WHAT IS REQUIRED: Once you find the line with "2-bit 2-to-1 mux: 10" in the entries below, return exactly every line from it through the line with "8-bit by 7-bit".
-------- DATA RECORDS
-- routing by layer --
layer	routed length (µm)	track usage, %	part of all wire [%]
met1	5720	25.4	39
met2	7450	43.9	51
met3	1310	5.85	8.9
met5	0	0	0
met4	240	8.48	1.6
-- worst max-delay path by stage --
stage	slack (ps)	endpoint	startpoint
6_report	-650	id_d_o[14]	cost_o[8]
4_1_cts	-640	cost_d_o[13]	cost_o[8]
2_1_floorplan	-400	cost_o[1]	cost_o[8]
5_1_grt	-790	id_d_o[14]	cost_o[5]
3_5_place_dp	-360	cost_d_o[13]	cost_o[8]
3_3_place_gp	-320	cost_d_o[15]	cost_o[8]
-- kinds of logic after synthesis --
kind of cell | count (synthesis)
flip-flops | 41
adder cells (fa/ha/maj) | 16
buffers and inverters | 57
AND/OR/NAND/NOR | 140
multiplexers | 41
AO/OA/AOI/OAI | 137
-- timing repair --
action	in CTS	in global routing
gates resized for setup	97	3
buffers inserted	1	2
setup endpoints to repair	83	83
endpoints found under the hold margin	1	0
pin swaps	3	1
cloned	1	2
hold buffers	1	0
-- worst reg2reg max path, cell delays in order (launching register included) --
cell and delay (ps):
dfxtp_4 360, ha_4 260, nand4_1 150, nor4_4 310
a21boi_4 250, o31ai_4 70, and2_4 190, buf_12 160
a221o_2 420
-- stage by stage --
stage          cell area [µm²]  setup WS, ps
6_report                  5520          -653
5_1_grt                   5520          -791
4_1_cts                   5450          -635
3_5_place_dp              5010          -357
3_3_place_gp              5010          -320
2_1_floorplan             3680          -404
File: src/sv/tlvp_pkg.sv
// Package for the TLV stream parser: request/result payload structs,
// phase, kind and error code enums, and decode constants. No dependencies.
package tlvp_pkg;

  typedef enum logic [2:0] {
    PH_TAG1    = 3'd0,
    PH_TAG2    = 3'd1,
    PH_LEN1    = 3'd2,
    PH_LENHI   = 3'd3,
    PH_LENLO   = 3'd4,
    PH_PAYLOAD = 3'd5
  } phase_t;

  typedef enum logic [1:0] {
    KIND_HEADER  = 2'd0,
    KIND_PAYLOAD = 2'd1,
    KIND_ERROR   = 2'd2
  } kind_t;

  typedef enum logic [1:0] {
    ERR_ZERO_TAG   = 2'd0,
    ERR_BAD_LENGTH = 2'd1,
    ERR_TRUNCATED  = 2'd2
  } err_t;

  localparam logic [7:0] LEN_LONG_ONE = 8'h81;
  localparam logic [7:0] LEN_LONG_TWO = 8'h82;
  localparam logic [3:0] TAG_EXT_NIBBLE = 4'hF;

  typedef struct packed {
    logic [7:0] data_byte;
    logic       last_in_buffer;
  } tlvp_in_t;

  typedef struct packed {
    kind_t       kind;
    logic [15:0] tag;
    logic [15:0] elem_length;
    logic [7:0]  payload_byte;
    logic        element_end;
    err_t        error_code;
  } tlvp_out_t;

endpackage
$ cat src/hdl/hrp_pkg.sv
package hrp_pkg;

  // Field widths
  localparam int DATA_W   = 8;
  localparam int STATUS_W = 16;
  localparam int LENGTH_W = 64;
  localparam int CNT_W    = 13;

  // Receive buffer size; the byte limit never exceeds one less than this
  localparam int BUFFER_BYTES  = 8192;
  localparam int CNT_MAX       = (1 << CNT_W) - 1;
  localparam int LIMIT_CAP_INT = (BUFFER_BYTES - 1 > CNT_MAX) ? CNT_MAX : BUFFER_BYTES - 1;
  localparam logic [CNT_W-1:0] LIMIT_CAP     = CNT_W'(LIMIT_CAP_INT);
  localparam logic [CNT_W-1:0] LIMIT_DEFAULT = CNT_W'(CNT_MAX);

  localparam logic [DATA_W-1:0] CHAR_CR    = 8'h0D;
  localparam logic [DATA_W-1:0] CHAR_LF    = 8'h0A;
  localparam logic [DATA_W-1:0] CHAR_SPACE = 8'h20;
  localparam logic [DATA_W-1:0] CHAR_ZERO  = 8'h30;

  // One byte step handed to the field parsers
  typedef struct packed {
    logic              en;    // consume this byte
    logic              clr;   // start of a new response: clear first
    logic [DATA_W-1:0] data;
  } hrp_step_t;

  function automatic logic is_ws(input logic [DATA_W-1:0] b);
    return (b == CHAR_SPACE) || ((b >= 8'h09) && (b <= 8'h0D));
  endfunction

  function automatic logic is_digit(input logic [DATA_W-1:0] b);
    return (b >= 8'h30) && (b <= 8'h39);
  endfunction

  function automatic logic [3:0] digit_val(input logic [DATA_W-1:0] b);
    logic [DATA_W-1:0] d;
    d = b - CHAR_ZERO;
    return d[3:0];
  endfunction

  function automatic logic [DATA_W-1:0] to_lower(input logic [DATA_W-1:0] b);
    return ((b >= 8'h41) && (b <= 8'h5A)) ? b + 8'h20 : b;
  endfunction

  // "HTTP/"
  function automatic logic [DATA_W-1:0] prefix_char(input logic [2:0] idx);
    logic [DATA_W-1:0] c;
    unique case (idx)
      3'd0: c = "H";
      3'd1: c = "T";
      3'd2: c = "T";
      3'd3: c = "P";
      3'd4: c = "/";
      default: c = 8'h00;
    endcase
    return c;
  endfunction

  localparam logic [3:0] NEEDLE_LAST = 4'd14;

  // "content-length:"
  function automatic logic [DATA_W-1:0] needle_char(input logic [3:0] idx);
    logic [DATA_W-1:0] c;
    unique case (idx)
      4'd0:  c = "c";
      4'd1:  c = "o";
      4'd2:  c = "n";
      4'd3:  c = "t";
      4'd4:  c = "e";
      4'd5:  c = "n";
      4'd6:  c = "t";
      4'd7:  c = "-";
      4'd8:  c = "l";
      4'd9:  c = "e";
      4'd10: c = "n";
      4'd11: c = "g";
      4'd12: c = "t";
      4'd13: c = "h";
      4'd14: c = ":";
      default: c = 8'h00;
    endcase
    return c;
  endfunction

endpackage

$ cat src/hdl/http_response_header_parser.sv
// HTTP response header parser.
// Input channel: one response byte per item (in_data_byte) with in_start_flag
// marking the first byte of a new response; in_start_flag clears all parse state.
// Result channel: one item per response when CR LF CR LF completes (out_outcome 0)
// or when the byte limit is hit first (out_outcome 1, all but header length 0).
// Bytes after a result are dropped until the next start flag.
// Config: cfg_wr_en/cfg_wr_data set the byte limit (capped at buffer size - 1,
// zero acts as one); write it only while the block is idle.
// Timing: one item per cycle sustained while out_stall is low. An item is held in
// the input register, parsed from there, and its result is registered in the
// output register.
// The output register decouples the sides: while it holds an untaken result
// and out_stall is high, in_stall rises once the input register is also full.
// Reset (rst_n low, synchronous) empties both registers, clears parse state and
// sets the limit to 8191.
module http_response_header_parser (
  input  logic                        clk,
  input  logic                        rst_n,
  // byte input
  input  logic                        in_valid,
  output logic                        in_stall,
  input  logic [hrp_pkg::DATA_W-1:0]  in_data_byte,
  input  logic                        in_start_flag,
  // result output
  output logic                        out_valid,
  input  logic                        out_stall,
  output logic [hrp_pkg::STATUS_W-1:0] out_status_code,
  output logic [hrp_pkg::LENGTH_W-1:0] out_content_length,
  output logic                        out_length_seen,
  output logic [hrp_pkg::CNT_W-1:0]   out_header_length,
  output logic                        out_outcome,
  // configuration
  input  logic                        cfg_wr_en,
  input  logic [hrp_pkg::CNT_W-1:0]   cfg_wr_data
);
  import hrp_pkg::*;

  logic                in_vld_r;
  logic [DATA_W-1:0]   in_data_r;
  logic                in_start_r;
  logic                advance, fire, proc;
  logic [CNT_W-1:0]    limit_r, lim_eff;
  logic [CNT_W-1:0]    cnt_r, cnt_cur, cnt_nxt;
  logic [1:0]          term_r, term_cur, term_nxt;
  logic                fin_r, fin_cur;
  logic                term_hit, limit_hit;
  logic [DATA_W-1:0]   want;
  hrp_step_t           step;
  logic [STATUS_W-1:0] status_nxt;
  logic [LENGTH_W-1:0] length_nxt;
  logic                seen_nxt;

  logic                out_vld_r;
  logic [STATUS_W-1:0] out_status_r;
  logic [LENGTH_W-1:0] out_length_r;
  logic                out_seen_r;
  logic [CNT_W-1:0]    out_hlen_r;
  logic                out_outcome_r;

  // Handshake: the parse stage moves whenever the output register can take a result
  assign advance  = !out_vld_r || !out_stall;
  assign fire     = in_vld_r && advance;
  assign in_stall = in_vld_r && !advance;

  // Apply start clear, then count bytes and track the terminator
  always_comb begin
    cnt_cur  = in_start_r ? '0 : cnt_r;
    term_cur = in_start_r ? 2'd0 : term_r;
    fin_cur  = in_start_r ? 1'b0 : fin_r;
    proc     = fire && !fin_cur;

    lim_eff  = (limit_r > LIMIT_CAP) ? LIMIT_CAP : limit_r;
    if (lim_eff == '0) lim_eff = CNT_W'(1);

    cnt_nxt  = cnt_cur + CNT_W'(1);

    want     = term_cur[0] ? CHAR_LF : CHAR_CR;
    term_hit = 1'b0;
    if (in_data_r == want) begin
      term_hit = (term_cur == 2'd3);
      term_nxt = term_cur + 2'd1;
    end else begin
      term_nxt = (in_data_r == CHAR_CR) ? 2'd1 : 2'd0;
    end
    limit_hit = (cnt_nxt >= lim_eff);

    step.en   = proc;
    step.clr  = in_start_r;
    step.data = in_data_r;
  end

  hrp_status u_status (
    .clk        (clk),
    .rst_n      (rst_n),
    .step       (step),
    .status_nxt (status_nxt)
  );

  hrp_length u_length (
    .clk        (clk),
    .rst_n      (rst_n),
    .step       (step),
    .length_nxt (length_nxt),
    .seen_nxt   (seen_nxt)
  );

  // Load the input register whenever it empties or moves on
  always_ff @(posedge clk) begin
    if (!rst_n) begin
      in_vld_r <= 1'b0;
    end else if (!in_vld_r || advance) begin
      in_vld_r <= in_valid;
    end
    if (!in_vld_r || advance) begin
      in_data_r  <= in_data_byte;
      in_start_r <= in_start_flag;
    end
  end

  // Hold the limit register
  always_ff @(posedge clk) begin
    if (!rst_n) begin
      limit_r <= LIMIT_DEFAULT;
    end else if (cfg_wr_en) begin
      limit_r <= cfg_wr_data;
    end
  end

  // Advance count, terminator match and finished flag per consumed byte
  always_ff @(posedge clk) begin
    if (!rst_n) begin
      cnt_r  <= '0;
      term_r <= 2'd0;
      fin_r  <= 1'b0;
    end else if (proc) begin
      cnt_r  <= cnt_nxt;
      term_r <= term_hit ? 2'd0 : term_nxt;
      fin_r  <= term_hit || limit_hit;
    end
  end

  // Result register
  always_ff @(posedge clk) begin
    if (!rst_n) begin
      out_vld_r <= 1'b0;
    end else if (advance) begin
      out_vld_r <= proc && (term_hit || limit_hit);
    end
    if (advance) begin
      out_hlen_r <= cnt_nxt;
      if (term_hit) begin
        out_status_r  <= status_nxt;
        out_length_r  <= length_nxt;
        out_seen_r    <= seen_nxt;
        out_outcome_r <= 1'b0;
      end else begin
        out_status_r  <= '0;
        out_length_r  <= '0;
        out_seen_r    <= 1'b0;
        out_outcome_r <= 1'b1;
      end
    end
  end

  assign out_valid          = out_vld_r;
  assign out_status_code    = out_status_r;
  assign out_content_length = out_length_r;
  assign out_length_seen    = out_seen_r;
  assign out_header_length  = out_hlen_r;
  assign out_outcome        = out_outcome_r;

endmodule

$ cat src/hdl/hrp_status.sv
module hrp_status (
  input  logic                          clk,
  input  logic                          rst_n,
  input  hrp_pkg::hrp_step_t            step,
  output logic [hrp_pkg::STATUS_W-1:0]  status_nxt
);
  import hrp_pkg::*;

  typedef enum logic [1:0] {
    ST_WAIT_SPACE,
    ST_SKIP_WS,
    ST_DIGITS,
    ST_DONE
  } st_phase_t;

  localparam logic [2:0] PFX_DONE = 3'd5;
  localparam logic [2:0] PFX_FAIL = 3'd6;

  st_phase_t             phase_r, phase_nxt, phase_cur;
  logic [2:0]            pidx_r, pidx_nxt, pidx_cur;
  logic [STATUS_W-1:0]   acc_r, acc_nxt, acc_cur;
  logic [STATUS_W+3:0]   acc_wide;

  // Advance prefix match and status digits for one byte
  always_comb begin
    phase_cur = step.clr ? ST_WAIT_SPACE : phase_r;
    pidx_cur  = step.clr ? 3'd0 : pidx_r;
    acc_cur   = step.clr ? '0 : acc_r;

    pidx_nxt  = pidx_cur;
    if (pidx_cur < PFX_DONE) begin
      pidx_nxt = (step.data == prefix_char(pidx_cur)) ? pidx_cur + 3'd1 : PFX_FAIL;
    end

    acc_wide  = {1'b0, acc_cur, 3'b000} + {3'b000, acc_cur, 1'b0}
              + {(STATUS_W)'(0), digit_val(step.data)};
    phase_nxt = phase_cur;
    acc_nxt   = acc_cur;
    unique case (phase_cur)
      ST_WAIT_SPACE: begin
        if (step.data == CHAR_SPACE) phase_nxt = ST_SKIP_WS;
      end
      ST_SKIP_WS, ST_DIGITS: begin
        if (!(phase_cur == ST_SKIP_WS && is_ws(step.data))) begin
          if (is_digit(step.data)) begin
            acc_nxt   = (acc_wide[STATUS_W+3:STATUS_W] != '0) ? '1
                                                               : acc_wide[STATUS_W-1:0];
            phase_nxt = ST_DIGITS;
          end else begin
            phase_nxt = ST_DONE;
          end
        end
      end
      ST_DONE: ;
      default: ;
    endcase

    status_nxt = (pidx_nxt == PFX_DONE) ? acc_nxt : '0;
  end

  // Hold state unless a byte is consumed
  always_ff @(posedge clk) begin
    if (!rst_n) begin
      phase_r <= ST_WAIT_SPACE;
      pidx_r  <= 3'd0;
      acc_r   <= '0;
    end else if (step.en) begin
      phase_r <= phase_nxt;
      pidx_r  <= pidx_nxt;
      acc_r   <= acc_nxt;
    end
  end

endmodule

$ cat src/hdl/hrp_length.sv
module hrp_length (
  input  logic                          clk,
  input  logic                          rst_n,
  input  hrp_pkg::hrp_step_t            step,
  output logic [hrp_pkg::LENGTH_W-1:0]  length_nxt,
  output logic                          seen_nxt
);
  import hrp_pkg::*;

  typedef enum logic [1:0] {
    LN_SEARCH,
    LN_SKIP_WS,
    LN_DIGITS,
    LN_DONE
  } ln_phase_t;

  ln_phase_t             phase_r, phase_nxt, phase_cur;
  logic [3:0]            nidx_r, nidx_nxt, nidx_cur;
  logic [LENGTH_W-1:0]   acc_r, acc_nxt, acc_cur;
  logic [LENGTH_W+3:0]   acc_wide;
  logic [DATA_W-1:0]     low_c;

  // Match the header name, then accumulate the decimal value
  always_comb begin
    phase_cur = step.clr ? LN_SEARCH : phase_r;
    nidx_cur  = step.clr ? 4'd0 : nidx_r;
    acc_cur   = step.clr ? '0 : acc_r;
    low_c     = to_lower(step.data);

    acc_wide  = {1'b0, acc_cur, 3'b000} + {3'b000, acc_cur, 1'b0}
              + {(LENGTH_W)'(0), digit_val(step.data)};
    phase_nxt = phase_cur;
    nidx_nxt  = nidx_cur;
    acc_nxt   = acc_cur;
    unique case (phase_cur)
      LN_SEARCH: begin
        if (low_c == needle_char(nidx_cur)) begin
          if (nidx_cur == NEEDLE_LAST) begin
            nidx_nxt  = 4'd0;
            phase_nxt = LN_SKIP_WS;
          end else begin
            nidx_nxt = nidx_cur + 4'd1;
          end
        end else begin
          nidx_nxt = (low_c == needle_char(4'd0)) ? 4'd1 : 4'd0;
        end
      end
      LN_SKIP_WS, LN_DIGITS: begin
        if (!(phase_cur == LN_SKIP_WS && is_ws(step.data))) begin
          if (is_digit(step.data)) begin
            acc_nxt   = (acc_wide[LENGTH_W+3:LENGTH_W] != '0) ? '1
                                                               : acc_wide[LENGTH_W-1:0];
            phase_nxt = LN_DIGITS;
          end else begin
            phase_nxt = LN_DONE;
          end
        end
      end
      LN_DONE: ;
      default: ;
    endcase

    length_nxt = acc_nxt;
    seen_nxt   = (phase_nxt != LN_SEARCH);
  end

  // Hold state unless a byte is consumed
  always_ff @(posedge clk) begin
    if (!rst_n) begin
      phase_r <= LN_SEARCH;
      nidx_r  <= 4'd0;
      acc_r   <= '0;
    end else if (step.en) begin
      phase_r <= phase_nxt;
      nidx_r  <= nidx_nxt;
      acc_r   <= acc_nxt;
    end
  end

endmodule
$ cat config.mk
export PLATFORM = sky130hd
export DESIGN_NAME = http_response_header_parser
export DESIGN_NICKNAME = d
export VERILOG_FILES = /design/src/hdl/hrp_pkg.sv /design/src/hdl/http_response_header_parser.sv /design/src/hdl/hrp_status.sv /design/src/hdl/hrp_length.sv
export SDC_FILE = /design/constraint.sdc
export NUM_CORES = 1
export LEC_CHECK = 0
export BUFFER_PORTS_ARGS = -buffer_cell sky130_fd_sc_hd__buf_2
export CORE_ASPECT_RATIO = 0.6
export CORE_MARGIN = 2
export CORE_UTILIZATION = 55
export CTS_CLUSTER_DIAMETER = 30
export DETAILED_ROUTE_END_ITERATION = 12
export GPL_ROUTABILITY_DRIVEN = 0
export GPL_TIMING_DRIVEN = 0
export PLACE_DENSITY = 0.73
export SLEW_MARGIN = 25
export SYNTH_ARGS = -nofsm -noshare
export SYNTH_HDL_FRONTEND = slang
export SYNTH_SLANG_ARGS = --single-unit
$ cat constraint.sdc
create_clock -name clk -period 4.5 [get_ports clk]
set_clock_uncertainty 0.1 [all_clocks]
set_input_delay 0.9 -clock clk [delete_from_list [all_inputs] [get_ports clk]]
set_output_delay 0.9 -clock clk [all_outputs]
set_load 0.02 [all_outputs]
Yosys cells after proc, flatten, opt, wreduce, memory -nomap -nowiden
Memories as Yosys holds them, arrays and structs flattened.
Index checks and enable logic that the tools add are counted.
Cells by class
  order comparisons: 9
  multiplexer cells: 43
  equality and inequality tests: 17
  $add $sub $neg: 10
  reductions and logical operators: 29
Operators with widths (count)
  64-bit 2-to-1 mux: 5
  16-bit 2-to-1 mux: 5
  67-bit by 65-bit adder with 68-bit output: 1
  68-bit by 4-bit adder with 68-bit output: 1
  13-bit 2-to-1 mux: 3
  7-bit case mux with 4 select lines: 1
  8-bit 2-to-1 mux: 3
  19-bit by 17-bit adder with 20-bit output: 1
  20-bit by 4-bit adder with 20-bit output: 1
  2-bit 2-to-1 mux: 10
  8-bit equality test: 2
  4-bit 2-to-1 mux: 4
  13-bit by 1-bit adder with 13-bit output, second input constant: 1
  13-bit greater-or-equal comparator: 1
  13-bit greater-than comparator, second input constant: 1
  13-bit logical NOT: 1
  3-bit 2-to-1 mux: 4
  1-bit logical AND: 9
  8-bit by 6-bit adder with 8-bit output, second input constant: 1
  8-bit by 4-bit equality test with 1-bit output: 1
  8-bit by 4-bit equality test with 1-bit output, second input constant: 1
  8-bit by 6-bit equality test with 1-bit output, second input constant: 1
  8-bit by 7-bit equality test with 1-bit output, second input constant: 1
  8-bit by 4-bit greater-or-equal comparator with 1-bit output, second input constant: 1
  26 further kinds: 48
Word-level totals
  memory bits (read-only): 112
  memories: 1
  flip-flop bits (word level): 226
Memory list
  (no name shown): depth 16, width 7, read ports 1, clocked after Yosys merged registers in 0, write ports 0, line hrp_pkg.sv:65  | unique case (idx)

Longest topological paths before layout
  depth after elaboration: 10
  gate-level depth with buffers: 20

Hierarchy
A second synthesis with hierarchy kept.
Second synthesis, totals
  cells, all modules: 2140
  area, all modules: 17883.4 µm²
Modules (own cells, without submodules)
  hrp_length: instances 1, cells an instance 1375, area each 9643.0 µm²
  http_response_header_parser: instances 1, cells an instance 427, area each 5531.6 µm²
  hrp_status: instances 1, cells an instance 338, area each 2708.8 µm²

Least setup slack after synthesis
No wires, ideal clock.
  kind: register to register
  start point: register in_start_r
  end point: register u_status.acc_r[4]
  cell stages (with the launch flop): 17
  data arrival time: 4661 ps
  setup slack: -380 ps
  clock period less this slack: 4880 ps
  setup time: 119 ps
  path buffers: 4
  cells stage by stage: edfxtp_1 -> clkbuf_1 -> buf_1 -> clkbuf_1 -> nor2b_1 -> fa_1 -> fa_1 -> a21oi_1 -> o21bai_1 -> a2111oi_0 -> o211ai_1 -> a221o_1 -> and4_1 -> or4_1 -> clkbuf_1 -> o21ai_0 -> nand2_1
Between the ends
  word-level cells in the longest chain between the ends: 8
  elaborated cells between the ends (all ways): 16
  classes of those cells: add/sub: 2; eq/ne: 2; mux: 7; reduce/logical: 5
RTL lines
  start, declared: line http_response_header_parser.sv:40  | logic in_start_r;
  start signal, assigned: line http_response_header_parser.sv:116  | in_start_r <= in_start_flag;
  16-bit 2-to-1 mux: line hrp_status.sv:28  | acc_cur = step.clr ? '0 : acc_r;
  19-bit by 17-bit adder with 20-bit output: line hrp_status.sv:35  | acc_wide = {1'b0, acc_cur, 3'b000} + {3'b000, acc_cur, 1'b0}
  20-bit by 4-bit adder with 20-bit output: line hrp_status.sv:36  | + {(STATUS_W)'(0), digit_val(step.data)};
  4-bit nonzero test: line hrp_status.sv:46  | acc_nxt = (acc_wide[STATUS_W+3:STATUS_W] != '0) ? '1
  16-bit 2-to-1 mux: line hrp_status.sv:46
  16-bit 2-to-1 mux: line hrp_status.sv:45  | if (is_digit(step.data)) begin
  16-bit 2-to-1 mux: line hrp_status.sv:44  | if (!(phase_cur == ST_SKIP_WS && is_ws(step.data))) begin
  16-bit 2-to-1 mux: line hrp_status.sv:39  | unique case (phase_cur)
  end signal, assigned: line hrp_status.sv:70  | acc_r <= acc_nxt;
  end, declared: line hrp_status.sv:21  | logic [STATUS_W-1:0] acc_r, acc_nxt, acc_cur;
Parallel ways exist; a longest one is shown, timed or not.
A chain may end at the register's enable or synchronous reset.

Worst setup path after layout
  start point: register in_start_r
  end point: register u_length.acc_r[0]
Between the ends
  word-level cells in the longest chain between the ends: 8
  elaborated cells between the ends (all ways): 16
  classes of those cells: add/sub: 2; eq/ne: 2; mux: 7; reduce/logical: 5
RTL lines
  64-bit 2-to-1 mux: line hrp_length.sv:27  | acc_cur = step.clr ? '0 : acc_r;
  67-bit by 65-bit adder with 68-bit output: line hrp_length.sv:30  | acc_wide = {1'b0, acc_cur, 3'b000} + {3'b000, acc_cur, 1'b0}
  68-bit by 4-bit adder with 68-bit output: line hrp_length.sv:31  | + {(LENGTH_W)'(0), digit_val(step.data)};
  4-bit nonzero test: line hrp_length.sv:51  | acc_nxt = (acc_wide[LENGTH_W+3:LENGTH_W] != '0) ? '1
  64-bit 2-to-1 mux: line hrp_length.sv:51
  64-bit 2-to-1 mux: line hrp_length.sv:50  | if (is_digit(step.data)) begin
  64-bit 2-to-1 mux: line hrp_length.sv:49  | if (!(phase_cur == LN_SKIP_WS && is_ws(step.data))) begin
  64-bit 2-to-1 mux: line hrp_length.sv:35  | unique case (phase_cur)
  end signal, assigned: line hrp_length.sv:76  | acc_r <= acc_nxt;
  end, declared: line hrp_length.sv:19  | logic [LENGTH_W-1:0] acc_r, acc_nxt, acc_cur;
Parallel ways exist; a longest one is shown, timed or not.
----------------
YOUR SOLUTION:
  2-bit 2-to-1 mux: 10
  8-bit equality test: 2
  4-bit 2-to-1 mux: 4
  13-bit by 1-bit adder with 13-bit output, second input constant: 1
  13-bit greater-or-equal comparator: 1
  13-bit greater-than comparator, second input constant: 1
  13-bit logical NOT: 1
  3-bit 2-to-1 mux: 4
  1-bit logical AND: 9
  8-bit by 6-bit adder with 8-bit output, second input constant: 1
  8-bit by 4-bit equality test with 1-bit output: 1
  8-bit by 4-bit equality test with 1-bit output, second input constant: 1
  8-bit by 6-bit equality test with 1-bit output, second input constant: 1
  8-bit by 7-bit equality test with 1-bit output, second input constant: 1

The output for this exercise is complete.